O Ministério das Relações Exteriores criticou, nesta quarta-feira (22), a decisão do governo do ex-presidente Donald Trump de determinar a saída de um delegado da Polícia Federal que atuava na Flórida.
Em nota oficial, o Itamaraty afirmou que a medida não seguiu a “boa prática diplomática” prevista em acordos de cooperação entre os dois países. Como resposta, o governo brasileiro comunicou à embaixada dos Estados Unidos a aplicação do princípio da reciprocidade.
Na prática, o Brasil decidiu interromper imediatamente as funções de um representante norte-americano que atuava em território nacional.
O caso envolve o delegado Marcelo Ivo de Carvalho, que exercia funções nos Estados Unidos e recebeu ordem para deixar o país. Segundo o governo brasileiro, a decisão foi tomada sem consulta prévia ou pedido de esclarecimentos, o que contraria um memorando de entendimento firmado entre as duas nações.
O documento prevê diálogo e coordenação antes de qualquer substituição de oficiais de ligação.

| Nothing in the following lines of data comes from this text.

Background: an optimization exercise with open tools, aiming at small area, a short achievable clock period and few clock cycles per item. Do not read the settings as production practice. The RTL was checked by simulation tests, not by an equivalence proof against the original design.

### flow/run.sh
#!/bin/bash
# Standard ORFS layout (the standard.sh, standard synthesis), with the
# port buffers made of sky130_fd_sc_hd__buf_1 instead of the resizer's default pick.
set -uo pipefail
export BUFFER_PORTS_ARGS="-buffer_cell sky130_fd_sc_hd__buf_1"
bash standard.sh > standard_flow.log 2>&1
### standard.sh
#!/bin/bash
# synth_recipe.tcl (not shown) runs the flow's synth.tcl, then flattens the netlist and writes it again
# the make line also repeats each setting of config.mk as NAME=value (left out here)
make -C /OpenROAD-flow-scripts/flow DESIGN_CONFIG=/design/flow/config.mk WORK_HOME=/design/flow/orfs CLKGATE_MAP_FILE= SYNTH_SCRIPT=/design/flow/synth_recipe.tcl "${@:-finish}"
### config.mk
export PLATFORM = sky130hd
export DESIGN_NAME = IOTDF
export DESIGN_NICKNAME = IOTDF
export VERILOG_FILES = /design/flow/design.v
export SDC_FILE = /design/flow/constraint.sdc
export NUM_CORES = 4
export LEC_CHECK = 0
export ABC_AREA = 1
export ABC_CLOCK_PERIOD_IN_PS = 2300
export CAP_MARGIN = 20
export CORE_MARGIN = 2
export CORE_UTILIZATION = 30
export CTS_BUF_LIST = sky130_fd_sc_hd__clkbuf_8
export CTS_CLUSTER_DIAMETER = 60
export CTS_CLUSTER_SIZE = 14
export PLACE_DENSITY = 0.85
export SETUP_SLACK_MARGIN = 2.25
export SLEW_MARGIN = 20
### constraint.sdc
create_clock -name core_clock -period 4.5 [get_ports {clk}]
set_input_delay 0.9000 -clock core_clock [delete_from_list [all_inputs] [get_ports {clk}]]
set_output_delay 0.9000 -clock core_clock [all_outputs]
set_load 0.01 [all_outputs]
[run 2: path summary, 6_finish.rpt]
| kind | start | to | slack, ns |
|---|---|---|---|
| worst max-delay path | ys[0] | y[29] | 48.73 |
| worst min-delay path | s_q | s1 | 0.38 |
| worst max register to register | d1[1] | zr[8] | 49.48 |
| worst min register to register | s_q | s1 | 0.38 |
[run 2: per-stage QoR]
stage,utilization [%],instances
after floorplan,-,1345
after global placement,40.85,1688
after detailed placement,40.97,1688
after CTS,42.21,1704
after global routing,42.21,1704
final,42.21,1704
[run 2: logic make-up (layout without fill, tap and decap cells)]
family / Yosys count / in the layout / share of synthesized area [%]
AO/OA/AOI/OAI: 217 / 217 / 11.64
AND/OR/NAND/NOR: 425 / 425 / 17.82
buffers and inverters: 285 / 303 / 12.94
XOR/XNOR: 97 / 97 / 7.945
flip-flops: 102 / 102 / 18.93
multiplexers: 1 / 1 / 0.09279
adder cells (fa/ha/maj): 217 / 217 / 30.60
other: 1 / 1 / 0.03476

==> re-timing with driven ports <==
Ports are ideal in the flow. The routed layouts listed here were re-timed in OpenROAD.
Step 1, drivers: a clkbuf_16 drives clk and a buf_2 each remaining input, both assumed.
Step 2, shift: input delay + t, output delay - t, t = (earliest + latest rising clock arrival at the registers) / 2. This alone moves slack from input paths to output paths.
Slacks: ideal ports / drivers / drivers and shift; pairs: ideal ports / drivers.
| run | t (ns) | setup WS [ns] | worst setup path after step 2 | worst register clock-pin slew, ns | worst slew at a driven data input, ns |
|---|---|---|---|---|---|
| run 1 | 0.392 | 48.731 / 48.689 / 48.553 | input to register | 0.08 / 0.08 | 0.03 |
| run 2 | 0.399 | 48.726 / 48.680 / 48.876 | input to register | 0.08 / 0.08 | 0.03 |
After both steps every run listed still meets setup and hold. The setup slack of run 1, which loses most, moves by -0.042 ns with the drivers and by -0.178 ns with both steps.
What follows belongs to an exercise in optimizing a design on an open flow for small area and a short achievable clock period; a production flow would make more cautious choices. In this exercise RTL edits were held to simulation tests only and were not proved equivalent to the original.

==> flow/design.v (outline; a module is shown in full before it is edited, if it fits) <==
// module abs_comparator: 34 lines
// module abs_comparator_origin: 17 lines
// module abs_comparator_only: 14 lines
// module barrel_shifter: 57 lines
// module barrel_shifter_gpt: 70 lines
// module normalizer: 47 lines
// module normalizer_gpt: 39 lines
// module lzc_shift28: 20 lines
// module lzc_shift14: 18 lines
// module selFunction_Freq1_uid4: 522 lines
// module fpall_shared: 1034 lines
// module fpall_top: 30 lines
module fpall_top(
    input  logic        clk,
    input  logic [1:0]  opcode,  
    input  logic        fmt,     
    input  logic [31:0] X,
    input  logic [31:0] Y,
    output logic [31:0] R
);
  // ...
==> flow/run.sh <==
#!/bin/bash
# synth_recipe.tcl (not shown) runs the flow's synth.tcl, then flattens the netlist and writes it again
# the make line also repeats each setting of config.mk as NAME=value (left out here)
make -C /OpenROAD-flow-scripts/flow DESIGN_CONFIG=/design/flow/config.mk WORK_HOME=/design/flow/orfs CLKGATE_MAP_FILE= SYNTH_SCRIPT=/design/flow/synth_recipe.tcl finish
==> flow/config.mk <==
export PLATFORM = sky130hd
export DESIGN_NAME = fpall_top
export DESIGN_NICKNAME = fpall_top
export VERILOG_FILES = /design/flow/design.v
export SDC_FILE = /design/flow/constraint.sdc
export NUM_CORES = 4
export LEC_CHECK = 0
export CAP_MARGIN = 20
export CELL_PAD_IN_SITES_DETAIL_PLACEMENT = 1
export CELL_PAD_IN_SITES_GLOBAL_PLACEMENT = 1
export CORE_MARGIN = 2
export CORE_UTILIZATION = 40
export SETUP_SLACK_MARGIN = 3
export SLEW_MARGIN = 20
==> flow/constraint.sdc <==
create_clock -name core_clock -period 120.0 [get_ports {clk}]
set_input_delay 24.0000 -clock core_clock [delete_from_list [all_inputs] [get_ports {clk}]]
set_output_delay 24.0000 -clock core_clock [all_outputs]
set_load 0.01 [all_outputs]
==> run notes, run 1 <==
* Longest Clk Path Bufs at 2
* Fraction of area in multi-input gates at 0.840
* CP Max Fanout at 42
* Worst-Skew Late Latency at 460 ps
* Most common cell in the synthesized netlist: nand2_1
* Clock-cell share at 0.00375
* Skew final at 29.8 ps
* Reg clk slew, reported paths at 90 ps
* Final period util at 0.908
* Post-DP HPWL at 316000 microns
* Total Routing Usage GR at 0.422
* Global routing met3 resource utilization at 0.0730
* Final worst slack at 11030 ps
* Post-CTS Resized at 0
* HP Start: Y_q[31]
* Status: timing/DRC/antenna clean
* Setup repair after global routing missed its margin: false
* Area of the multi-input gates at 65400 sq um
* Post-synth top cells: nand2_1, inv_1, nor2_1
* Pre-Repair DR Iteration Count at 6
* Biggest regs: R: 32 flops, X_q: 32 flops, Y_q: 32 flops
* Via count at 81300
* CP max stage delay at 670 ps
* Share of synthesized area spent on multiplexers at 0.0283
* Synthesis Warnings at 6
* Post-synth EDFFs at 0
* Placed Area at 76600 sq um
* Seq cells at 101
* Worst path depth at 535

A reação brasileira foi formalizada após reunião com a encarregada de negócios da embaixada dos EUA em Brasília. Durante o encontro, foi informada a retirada das credenciais de um agente americano que atuava junto à Polícia Federal na capital federal.
O diretor-geral da PF, Andrei Rodrigues, confirmou a decisão e destacou que a medida segue o princípio da reciprocidade. Segundo ele, o agente norte-americano perde acesso às instalações e aos sistemas de cooperação.
Apesar do clima de tensão, Rodrigues afirmou que não houve expulsão formal em nenhum dos casos. Tanto o delegado brasileiro quanto o agente americano tiveram apenas suas funções encerradas.
A decisão dos Estados Unidos teria ocorrido após alegações de tentativa de contornar pedidos formais de extradição, o que, segundo autoridades americanas, poderia indicar motivação política — ponto que não foi detalhado oficialmente pelo governo brasileiro.